Julianne Moore plays Robards' young wife, whose regrets about marrying for money have eaten away at her soul, and Philip Seymour Hoffman is his compassionate nurse who tries to reach Cruise to mend fences before it's too late.
Meanwhile, Jeremy Blackman is the brainy champ of a kiddie quiz show (featuring amusingly impossible questions) whose imposing stage father (Michael Bowen) has pressured him to the edge of manic neurosis. (A parallel track follows William H. Macy -- totally in his element -- as a mousy, miserable home furnishings salesman who clings desperately to his faded identity as the program's first star player some 35 years before.)
The quiz show host (Philip Baker Hall) is another ailing father trying to patch things up with his twittering, seething, cocaine-addicted daughter (Melora Walters), who in turn sees her chance for salvation in a kindly, insecure cop (John C. Reilly) who asks her out after taking a call about her loud stereo.
Each of these stories has such depth and scope they could easily be movies unto themselves -- especially with these across-the-board incredible performances that give the sense of these characters' entire lives. Anderson's dedication and skill at weaving them together with correlation and coincidence cannot be underestimated. He has this innate ability to turn everyday feelings of doubt, anxiety and ego into completely engrossing cinematic moments.

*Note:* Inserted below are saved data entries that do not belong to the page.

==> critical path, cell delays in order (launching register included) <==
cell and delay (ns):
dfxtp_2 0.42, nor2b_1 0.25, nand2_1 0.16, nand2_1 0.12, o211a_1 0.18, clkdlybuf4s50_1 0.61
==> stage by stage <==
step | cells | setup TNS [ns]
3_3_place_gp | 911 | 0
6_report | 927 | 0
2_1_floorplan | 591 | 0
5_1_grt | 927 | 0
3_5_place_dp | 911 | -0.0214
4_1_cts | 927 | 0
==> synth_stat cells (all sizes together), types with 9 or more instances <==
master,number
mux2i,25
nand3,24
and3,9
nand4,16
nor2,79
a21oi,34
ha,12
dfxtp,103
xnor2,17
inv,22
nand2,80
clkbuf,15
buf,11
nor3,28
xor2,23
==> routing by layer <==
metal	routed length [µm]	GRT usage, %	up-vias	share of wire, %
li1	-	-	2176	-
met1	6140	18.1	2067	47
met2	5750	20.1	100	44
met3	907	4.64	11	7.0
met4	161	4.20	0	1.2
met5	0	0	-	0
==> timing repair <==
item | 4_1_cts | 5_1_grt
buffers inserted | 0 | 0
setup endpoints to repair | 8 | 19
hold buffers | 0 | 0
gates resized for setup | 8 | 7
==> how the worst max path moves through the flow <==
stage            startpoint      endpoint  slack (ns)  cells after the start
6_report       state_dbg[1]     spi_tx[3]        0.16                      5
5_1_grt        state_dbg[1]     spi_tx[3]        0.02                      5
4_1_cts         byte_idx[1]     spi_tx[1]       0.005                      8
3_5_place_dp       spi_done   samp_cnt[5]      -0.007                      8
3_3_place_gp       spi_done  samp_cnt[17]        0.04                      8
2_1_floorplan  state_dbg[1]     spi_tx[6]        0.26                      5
<file path="src/rtl/spi_regfile_periph.sv">
// SPI register-file peripheral: synchronised SPI inputs, parametrised register bank, all four SPI modes.
// Optional CIPO readback is compiled in with `define SPI_READBACK_EN; otherwise CIPO/cipo_oe are tied low.
module spi_regfile_periph #(
  parameter int NUM_REGS = 5,
  parameter int ADDR_W   = 7,
  parameter int DATA_W   = 8,
  parameter int CPOL     = 0,
  parameter int CPHA     = 0
) (
  input  logic                         clk,
  input  logic                         rst_n,
  input  logic                         SCLK,
  input  logic                         COPI,
  input  logic                         nCS,
  output logic                         CIPO,
  output logic                         cipo_oe,
  output logic [NUM_REGS*DATA_W-1:0]   regs_flat,
  output logic [NUM_REGS-1:0]          wr_strobe,
  output logic                         frame_err
);

  localparam int FRAME_LEN = 1 + ADDR_W + DATA_W;
  localparam int CNT_W     = $clog2(FRAME_LEN + 2);
  localparam logic [CNT_W-1:0] CNT_HDR  = CNT_W'(ADDR_W);
  localparam logic [CNT_W-1:0] CNT_FULL = CNT_W'(FRAME_LEN);
  localparam logic [CNT_W-1:0] CNT_SAT  = CNT_W'(FRAME_LEN + 1);
  localparam logic SCLK_IDLE = 1'(CPOL);

  typedef enum logic [1:0] {IDLE, ADDR, DATA, COMMIT} state_t;
  state_t state_q, state_d;

  logic sclk_s1, sclk_s2, sclk_s3, copi_s1, copi_s2, ncs_s1, ncs_s2;
  logic rise, fall, sample_edge, take_bit, hdr_done;
  logic commit_ok, commit_bad;
  logic [FRAME_LEN-1:0]        shift_q, shift_next;
  logic [CNT_W-1:0]            cnt_q;
  logic                        rw_q;
  logic [ADDR_W-1:0]           addr_q;
  logic [NUM_REGS-1:0]         hit;
  logic [NUM_REGS*DATA_W-1:0]  regs_q;

  // Synchronisers reset to the bus idle levels so a reset never looks like an edge.
  always_ff @(posedge clk) begin
    if (!rst_n) begin
      sclk_s1 <= SCLK_IDLE;
      sclk_s2 <= SCLK_IDLE;
      sclk_s3 <= SCLK_IDLE;
      copi_s1 <= 1'b0;
      copi_s2 <= 1'b0;
      ncs_s1  <= 1'b1;
      ncs_s2  <= 1'b1;
    end else begin
      sclk_s1 <= SCLK;
      sclk_s2 <= sclk_s1;
      sclk_s3 <= sclk_s2;
      copi_s1 <= COPI;
      copi_s2 <= copi_s1;
      ncs_s1  <= nCS;
      ncs_s2  <= ncs_s1;
    end
  end

  assign rise        = sclk_s2 & ~sclk_s3;
  assign fall        = ~sclk_s2 & sclk_s3;
  assign sample_edge = (CPOL == CPHA) ? rise : fall;
  assign take_bit    = sample_edge & ~ncs_s2;
  assign shift_next  = {shift_q[FRAME_LEN-2:0], copi_s2};
  assign hdr_done    = (state_q == ADDR) && take_bit && (cnt_q == CNT_HDR);

  always_ff @(posedge clk) begin
    if (!rst_n) state_q <= IDLE;
    else        state_q <= state_d;
  end

  // A synchronised nCS rise takes priority over a coincident sample edge.
  always_comb begin
    state_d = state_q;
    case (state_q)
      IDLE:    if (!ncs_s2) state_d = ADDR;
      ADDR:    if (ncs_s2) state_d = COMMIT;
               else if (hdr_done) state_d = DATA;
      DATA:    if (ncs_s2) state_d = COMMIT;
      COMMIT:  state_d = IDLE;
      default: state_d = IDLE;
    endcase
  end

  always_comb begin
    commit_ok  = 1'b0;
    commit_bad = 1'b0;
    if (state_q == COMMIT) begin
      commit_ok  = (cnt_q == CNT_FULL) && rw_q;
      commit_bad = (cnt_q != CNT_FULL);
    end
  end

  // Out-of-range addresses match no bit, so such writes drop out naturally.
  always_comb begin
    hit = '0;
    for (int i = 0; i < NUM_REGS; i++)
      if (addr_q == ADDR_W'(i)) hit[i] = 1'b1;
  end

  always_ff @(posedge clk) begin
    if (!rst_n) begin
      cnt_q     <= '0;
      shift_q   <= '0;
      rw_q      <= 1'b0;
      addr_q    <= '0;
      regs_q    <= '0;
      wr_strobe <= '0;
      frame_err <= 1'b0;
    end else begin
      wr_strobe <= '0;
      frame_err <= commit_bad;
      case (state_q)
        IDLE: begin
          cnt_q   <= '0;
          shift_q <= '0;
        end
        ADDR, DATA: if (take_bit) begin
          shift_q <= shift_next;
          if (cnt_q != CNT_SAT) cnt_q <= cnt_q + 1'b1;
          if (hdr_done) begin
            rw_q   <= shift_next[ADDR_W];
            addr_q <= shift_next[ADDR_W-1:0];
          end
        end
        COMMIT: if (commit_ok) begin
          wr_strobe <= hit;
          for (int i = 0; i < NUM_REGS; i++)
            if (hit[i]) regs_q[i*DATA_W +: DATA_W] <= shift_q[DATA_W-1:0];
        end
        default: ;
      endcase
    end
  end

  assign regs_flat = regs_q;

`ifdef SPI_READBACK_EN
  logic drive_edge, cipo_q;
  logic [DATA_W-1:0] tx_q, rd_val;

  assign drive_edge = (CPOL == CPHA) ? fall : rise;

  // Read mux looks at the address that is being completed this cycle.
  always_comb begin
    rd_val = '0;
    for (int i = 0; i < NUM_REGS; i++)
      if (shift_next[ADDR_W-1:0] == ADDR_W'(i)) rd_val = regs_q[i*DATA_W +: DATA_W];
  end

  always_ff @(posedge clk) begin
    if (!rst_n) begin
      tx_q   <= '0;
      cipo_q <= 1'b0;
    end else if (state_q == IDLE) begin
      tx_q   <= '0;
      cipo_q <= 1'b0;
    end else if (hdr_done) begin
      tx_q <= shift_next[ADDR_W] ? '0 : rd_val;
    end else if ((state_q == DATA) && !rw_q && drive_edge && !ncs_s2) begin
      cipo_q <= tx_q[DATA_W-1];
      tx_q   <= {tx_q[DATA_W-2:0], 1'b0};
    end
  end

  assign cipo_oe = (state_q == DATA) && !rw_q;
  assign CIPO    = cipo_oe & cipo_q;
`else
  assign cipo_oe = 1'b0;
  assign CIPO    = 1'b0;
`endif

endmodule

</file>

"Magnolia" has a beautiful, richly dark visual atmosphere that enfolds its characters and, as with "Boogie," Anderson's technique has a definite Scorsese bent to it. But you can't really fault the guy for taking his cues from one of the best, and the picture is otherwise entirely his own, as he demonstrates his rapt dedication to his stories -- and to his characters bulldozed by their emotions -- with rich details that bring an extra dimension of truthfulness to his film.
Cruise's performance is the most obvious example, as actor and director conspire successfully to garner our empathy for this loathsome, venomous egoist, even as we continue, by design, to despise him.
"Magnolia" is a potent work of concentrated humanity and a definite do-not-miss.